Government support is moving in this direction
- Productivity Solutions Grant (PSG). Enterprise Singapore says PSG helps local SMEs improve productivity and automate existing processes through IT solutions and equipment, with support of up to 50% of eligible costs and up to S$30,000.
- More AI enabled solutions on PSG. IMDA also announced that it will work with EnterpriseSG to expand the proportion of AI enabled pre approved solutions under PSG from 30% to 50%, reducing barriers for SME adoption.
- Budget 2026 and tax treatment. Budget 2026 also expands support for digital and AI enabled solutions. IRAS has also stated that qualifying AI expenditure will be added under the Enterprise Innovation Scheme for YA2027 and YA2028, with 400% tax deductions or allowances on up to S$50,000 of qualifying AI expenditure per year.
This policy direction matters. It signals that AI adoption is no longer a “nice to have” project. It is becoming part of Singapore's competitiveness strategy.
The business case for automation during Layoffs 2026
The strongest argument for automation is not that it is trendy. The strongest argument is that it protects margins.
IMDA reported that SME AI adoption rose from 4.2% in 2023 to 14.5% in 2024, while non SME AI adoption increased from 44% to 62.5%. More importantly, SMEs using AI enabled solutions under PSG achieved average cost savings of 52% in 2024.
This is why SMEs should treat “Layoffs 2026” as a warning signal, not a reason to panic. If a business waits until it is forced to cut staff, it has already lost flexibility. Automation should happen before the crisis, when there is still time to redesign workflows, train staff and improve margins without desperation.
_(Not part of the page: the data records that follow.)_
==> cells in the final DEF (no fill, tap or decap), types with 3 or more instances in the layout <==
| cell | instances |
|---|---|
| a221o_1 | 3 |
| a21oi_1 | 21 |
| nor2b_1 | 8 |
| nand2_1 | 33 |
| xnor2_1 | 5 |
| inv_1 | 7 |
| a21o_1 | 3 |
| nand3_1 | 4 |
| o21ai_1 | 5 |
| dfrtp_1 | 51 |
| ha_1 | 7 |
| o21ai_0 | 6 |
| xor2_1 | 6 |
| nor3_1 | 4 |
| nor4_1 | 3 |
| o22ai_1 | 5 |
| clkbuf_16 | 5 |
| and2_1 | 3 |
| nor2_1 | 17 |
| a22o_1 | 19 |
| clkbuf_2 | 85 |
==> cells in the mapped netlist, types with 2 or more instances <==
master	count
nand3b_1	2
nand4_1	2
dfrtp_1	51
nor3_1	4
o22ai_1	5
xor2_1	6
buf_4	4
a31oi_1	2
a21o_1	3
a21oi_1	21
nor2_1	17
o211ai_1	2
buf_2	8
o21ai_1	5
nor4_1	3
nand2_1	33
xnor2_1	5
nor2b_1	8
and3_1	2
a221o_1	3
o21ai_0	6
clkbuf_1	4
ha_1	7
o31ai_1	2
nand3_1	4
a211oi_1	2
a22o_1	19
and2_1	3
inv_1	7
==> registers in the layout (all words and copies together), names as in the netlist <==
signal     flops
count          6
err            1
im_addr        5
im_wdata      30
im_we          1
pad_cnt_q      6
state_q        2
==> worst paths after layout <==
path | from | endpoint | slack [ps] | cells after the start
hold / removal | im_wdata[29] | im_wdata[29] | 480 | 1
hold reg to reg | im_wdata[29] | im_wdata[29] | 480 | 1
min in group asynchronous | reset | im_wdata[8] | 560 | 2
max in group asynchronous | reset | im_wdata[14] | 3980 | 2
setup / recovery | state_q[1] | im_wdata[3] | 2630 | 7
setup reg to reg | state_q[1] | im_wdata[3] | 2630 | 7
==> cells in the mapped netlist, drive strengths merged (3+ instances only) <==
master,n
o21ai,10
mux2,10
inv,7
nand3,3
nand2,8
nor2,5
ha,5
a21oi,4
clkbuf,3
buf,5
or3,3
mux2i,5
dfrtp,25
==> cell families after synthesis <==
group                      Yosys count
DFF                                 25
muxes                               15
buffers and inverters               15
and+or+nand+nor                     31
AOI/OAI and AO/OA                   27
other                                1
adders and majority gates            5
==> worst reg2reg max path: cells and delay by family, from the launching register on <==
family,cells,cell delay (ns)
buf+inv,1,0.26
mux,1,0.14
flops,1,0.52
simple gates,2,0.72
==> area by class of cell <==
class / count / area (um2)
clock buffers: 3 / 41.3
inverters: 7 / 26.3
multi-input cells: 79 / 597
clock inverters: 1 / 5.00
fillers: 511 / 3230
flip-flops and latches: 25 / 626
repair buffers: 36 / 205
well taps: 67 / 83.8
<file path="src/rtl/alu_op_sequencer.sv">
// ALU operation sequencer: accepts one command at a time, enables the selected
// execution unit, waits (bounded) for its flag and returns the captured result.
module alu_op_sequencer #(
    parameter int unsigned in_width  = 8,
    parameter int unsigned out_width = 16,
    parameter int unsigned TIMEOUT   = 8
) (
    input  logic                 clk,
    input  logic                 RST,
    input  logic                 cmd_valid,
    output logic                 cmd_ready,
    input  logic [in_width-1:0]  cmd_A,
    input  logic [in_width-1:0]  cmd_B,
    input  logic [3:0]           cmd_FUN,
    output logic [in_width-1:0]  A,
    output logic [in_width-1:0]  B,
    output logic [1:0]           ALU_FUN,
    output logic                 Arith_Enable,
    output logic                 Logic_Enable,
    output logic                 CMP_Enable,
    output logic                 SHIFT_Enable,
    input  logic [out_width-1:0] Arith_OUT,
    input  logic [out_width-1:0] Logic_OUT,
    input  logic [out_width-1:0] CMP_OUT,
    input  logic [out_width-1:0] SHIFT_OUT,
    input  logic                 Arith_Flag,
    input  logic                 Logic_Flag,
    input  logic                 CMP_Flag,
    input  logic                 SHIFT_Flag,
    output logic                 res_valid,
    input  logic                 res_ready,
    output logic [out_width-1:0] res_data,
    output logic [1:0]           res_unit,
    output logic                 res_err
);

    localparam int unsigned CntW = (TIMEOUT > 1) ? $clog2(TIMEOUT) : 1;
    localparam logic [CntW-1:0] CntLast = CntW'(TIMEOUT - 1);

    typedef enum logic [1:0] {StIdle, StWait, StResp} state_e;

    state_e               state_q, state_d;
    logic [CntW-1:0]      cnt_q, cnt_d;
    logic [in_width-1:0]  a_q, a_d, b_q, b_d;
    logic [1:0]           fun_q, fun_d;
    logic [1:0]           sel_q, sel_d;
    // Enable bit order: 0 arith, 1 logic, 2 cmp, 3 shift (matches unit select code).
    logic [3:0]           en_q, en_d;
    logic                 cmd_ready_q, cmd_ready_d;
    logic                 res_valid_q, res_valid_d;
    logic [out_width-1:0] res_data_q, res_data_d;
    logic [1:0]           res_unit_q, res_unit_d;
    logic                 res_err_q, res_err_d;

    logic                 sel_flag;
    logic [out_width-1:0] sel_out;

    // Only the unit chosen by the latched select is observed; other flags are ignored.
    always_comb begin
        sel_flag = 1'b0;
        sel_out  = '0;
        case (sel_q)
            2'd0: begin sel_flag = Arith_Flag; sel_out = Arith_OUT; end
            2'd1: begin sel_flag = Logic_Flag; sel_out = Logic_OUT; end
            2'd2: begin sel_flag = CMP_Flag;   sel_out = CMP_OUT;   end
            default: begin sel_flag = SHIFT_Flag; sel_out = SHIFT_OUT; end
        endcase
    end

    // Next-state logic: every output is a register, so all decisions land here.
    always_comb begin
        state_d     = state_q;
        cnt_d       = cnt_q;
        a_d         = a_q;
        b_d         = b_q;
        fun_d       = fun_q;
        sel_d       = sel_q;
        en_d        = en_q;
        cmd_ready_d = cmd_ready_q;
        res_valid_d = res_valid_q;
        res_data_d  = res_data_q;
        res_unit_d  = res_unit_q;
        res_err_d   = res_err_q;
        case (state_q)
            StIdle: begin
                cmd_ready_d = 1'b1;
                en_d        = '0;
                // cmd_ready_q gates acceptance so the first cycle after reset never accepts.
                if (cmd_valid && cmd_ready_q) begin
                    a_d         = cmd_A;
                    b_d         = cmd_B;
                    fun_d       = cmd_FUN[1:0];
                    sel_d       = cmd_FUN[3:2];
                    en_d        = 4'b0001 << cmd_FUN[3:2];
                    cnt_d       = '0;
                    cmd_ready_d = 1'b0;
                    state_d     = StWait;
                end
            end
            StWait: begin
                cmd_ready_d = 1'b0;
                if (sel_flag) begin
                    res_data_d  = sel_out;
                    res_unit_d  = sel_q;
                    res_err_d   = 1'b0;
                    res_valid_d = 1'b1;
                    en_d        = '0;
                    state_d     = StResp;
                end else if (cnt_q == CntLast) begin
                    res_data_d  = '0;
                    res_unit_d  = sel_q;
                    res_err_d   = 1'b1;
                    res_valid_d = 1'b1;
                    en_d        = '0;
                    state_d     = StResp;
                end else begin
                    cnt_d = cnt_q + CntW'(1);
                end
            end
            StResp: begin
                cmd_ready_d = 1'b0;
                if (res_valid_q && res_ready) begin
                    res_valid_d = 1'b0;
                    res_err_d   = 1'b0;
                    cmd_ready_d = 1'b1;
                    state_d     = StIdle;
                end
            end
            default: begin
                en_d        = '0;
                cmd_ready_d = 1'b0;
                res_valid_d = 1'b0;
                state_d     = StIdle;
            end
        endcase
    end

    // State and output registers; reset clears everything, aborting any operation.
    always_ff @(posedge clk or negedge RST) begin
        if (!RST) begin
            state_q     <= StIdle;
            cnt_q       <= '0;
            a_q         <= '0;
            b_q         <= '0;
            fun_q       <= '0;
            sel_q       <= '0;
            en_q        <= '0;
            cmd_ready_q <= 1'b0;
            res_valid_q <= 1'b0;
            res_data_q  <= '0;
            res_unit_q  <= '0;
            res_err_q   <= 1'b0;
        end else begin
            state_q     <= state_d;
            cnt_q       <= cnt_d;
            a_q         <= a_d;
            b_q         <= b_d;
            fun_q       <= fun_d;
            sel_q       <= sel_d;
            en_q        <= en_d;
            cmd_ready_q <= cmd_ready_d;
            res_valid_q <= res_valid_d;
            res_data_q  <= res_data_d;
            res_unit_q  <= res_unit_d;
            res_err_q   <= res_err_d;
        end
    end

    assign cmd_ready    = cmd_ready_q;
    assign A            = a_q;
    assign B            = b_q;
    assign ALU_FUN      = fun_q;
    assign Arith_Enable = en_q[0];
    assign Logic_Enable = en_q[1];
    assign CMP_Enable   = en_q[2];
    assign SHIFT_Enable = en_q[3];
    assign res_valid    = res_valid_q;
    assign res_data     = res_data_q;
    assign res_unit     = res_unit_q;
    assign res_err      = res_err_q;

endmodule

</file>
The right sequence is not “lay off first, automate later.” The better sequence is “automate first, preserve capacity, then redeploy people into higher value work.”
Conclusion: SMEs cannot cost cut their way into the future
Layoffs 2026 will continue to be an important keyword because workers and business owners are both anxious about the future. But for Singapore SMEs, the real question is not only whether layoffs will rise. The real question is whether SMEs can redesign themselves fast enough to survive the squeeze.
Cost cutting can buy time. Automation can create capacity. AI can help small teams operate with the discipline, speed and visibility of larger companies.
The SMEs that win in 2026 will not be the ones that simply spend less. They will be the ones that build smarter systems, automate repetitive work, use AI responsibly and turn technology into a practical advantage. For SMEs being squeezed from rising costs and stronger competitors, AI automation is no longer just a productivity tool. It is a survival strategy.